- **Exercise directions**
Filter the records below and copy every line containing the word "that".

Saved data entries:

+ + +

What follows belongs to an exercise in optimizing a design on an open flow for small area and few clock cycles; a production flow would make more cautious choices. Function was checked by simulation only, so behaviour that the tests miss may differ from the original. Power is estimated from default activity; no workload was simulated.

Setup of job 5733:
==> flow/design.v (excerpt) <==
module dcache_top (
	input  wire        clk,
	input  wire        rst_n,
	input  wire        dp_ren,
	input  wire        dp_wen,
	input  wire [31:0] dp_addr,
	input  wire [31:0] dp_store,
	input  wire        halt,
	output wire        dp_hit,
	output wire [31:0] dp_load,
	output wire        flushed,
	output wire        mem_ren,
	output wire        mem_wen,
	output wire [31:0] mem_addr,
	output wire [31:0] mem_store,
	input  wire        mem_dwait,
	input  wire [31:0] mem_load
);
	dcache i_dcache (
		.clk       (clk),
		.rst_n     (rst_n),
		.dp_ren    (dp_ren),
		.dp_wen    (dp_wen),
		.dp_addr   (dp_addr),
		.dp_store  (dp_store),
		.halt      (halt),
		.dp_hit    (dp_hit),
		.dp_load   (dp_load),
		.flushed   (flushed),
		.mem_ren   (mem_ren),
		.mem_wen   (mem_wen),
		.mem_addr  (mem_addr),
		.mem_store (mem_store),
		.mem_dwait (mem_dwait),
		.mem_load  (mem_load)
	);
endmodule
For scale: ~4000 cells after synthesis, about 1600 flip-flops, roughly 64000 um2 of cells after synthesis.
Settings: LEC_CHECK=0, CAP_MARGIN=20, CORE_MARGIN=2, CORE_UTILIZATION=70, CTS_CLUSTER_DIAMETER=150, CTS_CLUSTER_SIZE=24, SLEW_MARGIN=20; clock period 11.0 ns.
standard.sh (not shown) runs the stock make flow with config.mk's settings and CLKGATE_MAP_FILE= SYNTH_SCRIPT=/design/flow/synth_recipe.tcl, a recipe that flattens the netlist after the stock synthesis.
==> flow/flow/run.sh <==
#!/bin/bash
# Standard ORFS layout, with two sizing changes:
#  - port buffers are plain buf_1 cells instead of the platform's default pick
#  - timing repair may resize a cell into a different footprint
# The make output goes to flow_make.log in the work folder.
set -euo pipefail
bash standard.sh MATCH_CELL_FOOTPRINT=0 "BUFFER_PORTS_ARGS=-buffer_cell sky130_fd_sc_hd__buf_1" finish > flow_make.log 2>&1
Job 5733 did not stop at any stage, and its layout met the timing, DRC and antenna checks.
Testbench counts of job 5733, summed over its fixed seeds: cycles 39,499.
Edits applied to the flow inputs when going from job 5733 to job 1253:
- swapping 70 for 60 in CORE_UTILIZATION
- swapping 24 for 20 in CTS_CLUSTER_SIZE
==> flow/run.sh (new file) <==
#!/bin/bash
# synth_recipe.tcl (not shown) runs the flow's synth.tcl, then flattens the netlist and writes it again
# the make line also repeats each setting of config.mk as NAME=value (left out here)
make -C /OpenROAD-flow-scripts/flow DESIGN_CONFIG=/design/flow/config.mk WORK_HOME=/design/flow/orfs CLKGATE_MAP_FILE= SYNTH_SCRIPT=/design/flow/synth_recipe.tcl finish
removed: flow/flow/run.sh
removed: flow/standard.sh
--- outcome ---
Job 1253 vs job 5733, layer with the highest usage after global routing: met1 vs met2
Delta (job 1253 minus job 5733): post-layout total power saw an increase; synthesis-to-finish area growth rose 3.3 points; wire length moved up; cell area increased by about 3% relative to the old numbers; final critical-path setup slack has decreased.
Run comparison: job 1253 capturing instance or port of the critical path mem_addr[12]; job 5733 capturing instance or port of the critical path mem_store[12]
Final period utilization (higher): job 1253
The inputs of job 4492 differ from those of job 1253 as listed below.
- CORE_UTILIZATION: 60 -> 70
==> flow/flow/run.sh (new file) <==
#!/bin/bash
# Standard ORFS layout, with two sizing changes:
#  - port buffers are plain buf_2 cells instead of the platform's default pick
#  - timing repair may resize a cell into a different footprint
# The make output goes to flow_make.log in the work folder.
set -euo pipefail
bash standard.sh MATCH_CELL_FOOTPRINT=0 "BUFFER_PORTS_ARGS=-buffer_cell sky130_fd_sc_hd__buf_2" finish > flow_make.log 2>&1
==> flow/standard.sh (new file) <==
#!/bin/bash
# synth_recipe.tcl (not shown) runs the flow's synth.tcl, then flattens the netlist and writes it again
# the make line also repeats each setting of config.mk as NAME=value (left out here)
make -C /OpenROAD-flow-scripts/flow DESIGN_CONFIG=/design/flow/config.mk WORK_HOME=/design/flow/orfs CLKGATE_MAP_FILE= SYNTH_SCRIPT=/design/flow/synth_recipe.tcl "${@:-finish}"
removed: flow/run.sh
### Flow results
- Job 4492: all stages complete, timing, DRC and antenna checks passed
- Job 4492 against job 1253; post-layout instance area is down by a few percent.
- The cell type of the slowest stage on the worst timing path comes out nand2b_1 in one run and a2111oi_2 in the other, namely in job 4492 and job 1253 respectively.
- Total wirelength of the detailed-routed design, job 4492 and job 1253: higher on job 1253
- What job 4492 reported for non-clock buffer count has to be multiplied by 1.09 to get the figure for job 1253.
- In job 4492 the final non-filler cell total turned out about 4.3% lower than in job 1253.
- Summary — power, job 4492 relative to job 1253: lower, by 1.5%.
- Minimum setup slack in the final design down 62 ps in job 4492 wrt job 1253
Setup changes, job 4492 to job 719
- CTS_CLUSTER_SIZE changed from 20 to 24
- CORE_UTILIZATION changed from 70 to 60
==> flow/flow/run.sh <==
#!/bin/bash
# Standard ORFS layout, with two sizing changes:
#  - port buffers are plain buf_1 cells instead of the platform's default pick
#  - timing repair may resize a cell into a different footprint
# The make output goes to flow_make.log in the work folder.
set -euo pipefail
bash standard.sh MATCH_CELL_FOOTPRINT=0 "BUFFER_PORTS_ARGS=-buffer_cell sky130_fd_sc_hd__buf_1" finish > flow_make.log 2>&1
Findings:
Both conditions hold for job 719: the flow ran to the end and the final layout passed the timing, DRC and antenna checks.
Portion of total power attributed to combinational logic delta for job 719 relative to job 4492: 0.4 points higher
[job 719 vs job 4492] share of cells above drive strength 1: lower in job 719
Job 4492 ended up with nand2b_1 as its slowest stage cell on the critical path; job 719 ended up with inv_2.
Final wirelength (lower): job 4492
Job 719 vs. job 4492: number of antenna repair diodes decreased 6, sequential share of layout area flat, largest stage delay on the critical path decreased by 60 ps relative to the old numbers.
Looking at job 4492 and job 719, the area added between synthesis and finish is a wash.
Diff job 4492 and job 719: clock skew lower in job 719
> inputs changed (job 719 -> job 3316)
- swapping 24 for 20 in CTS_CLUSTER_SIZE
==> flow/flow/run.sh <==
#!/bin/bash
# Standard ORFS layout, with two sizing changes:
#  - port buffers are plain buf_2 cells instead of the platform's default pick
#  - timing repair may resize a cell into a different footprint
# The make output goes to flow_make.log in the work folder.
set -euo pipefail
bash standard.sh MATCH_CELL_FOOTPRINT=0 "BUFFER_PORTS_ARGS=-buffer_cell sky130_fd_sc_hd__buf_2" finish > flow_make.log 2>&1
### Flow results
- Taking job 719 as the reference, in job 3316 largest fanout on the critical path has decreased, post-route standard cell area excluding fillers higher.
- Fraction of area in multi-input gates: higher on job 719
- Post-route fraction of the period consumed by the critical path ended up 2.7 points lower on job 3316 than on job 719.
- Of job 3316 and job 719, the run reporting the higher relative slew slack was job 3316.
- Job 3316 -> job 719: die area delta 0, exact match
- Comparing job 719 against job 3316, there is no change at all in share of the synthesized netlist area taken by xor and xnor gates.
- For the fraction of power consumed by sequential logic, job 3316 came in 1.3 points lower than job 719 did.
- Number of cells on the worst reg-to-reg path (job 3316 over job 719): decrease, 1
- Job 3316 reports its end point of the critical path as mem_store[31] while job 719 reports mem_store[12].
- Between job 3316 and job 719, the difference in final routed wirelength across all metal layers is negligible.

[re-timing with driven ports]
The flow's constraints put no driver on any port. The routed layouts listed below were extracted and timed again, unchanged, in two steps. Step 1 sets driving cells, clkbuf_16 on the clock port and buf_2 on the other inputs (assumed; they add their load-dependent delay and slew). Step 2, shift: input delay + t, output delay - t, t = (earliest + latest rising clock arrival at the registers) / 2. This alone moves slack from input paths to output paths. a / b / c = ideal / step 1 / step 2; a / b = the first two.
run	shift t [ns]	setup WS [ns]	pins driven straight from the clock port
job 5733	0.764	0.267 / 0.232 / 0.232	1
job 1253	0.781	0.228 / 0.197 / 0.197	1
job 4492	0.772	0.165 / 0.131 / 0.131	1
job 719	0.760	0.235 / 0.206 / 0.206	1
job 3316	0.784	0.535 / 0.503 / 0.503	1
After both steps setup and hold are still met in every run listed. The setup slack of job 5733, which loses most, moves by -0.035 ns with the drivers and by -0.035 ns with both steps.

+ + +

- **Answer for the task**
What follows belongs to an exercise in optimizing a design on an open flow for small area and few clock cycles; a production flow would make more cautious choices. Function was checked by simulation only, so behaviour that the tests miss may differ from the original. Power is estimated from default activity; no workload was simulated.
standard.sh (not shown) runs the stock make flow with config.mk's settings and CLKGATE_MAP_FILE= SYNTH_SCRIPT=/design/flow/synth_recipe.tcl, a recipe that flattens the netlist after the stock synthesis.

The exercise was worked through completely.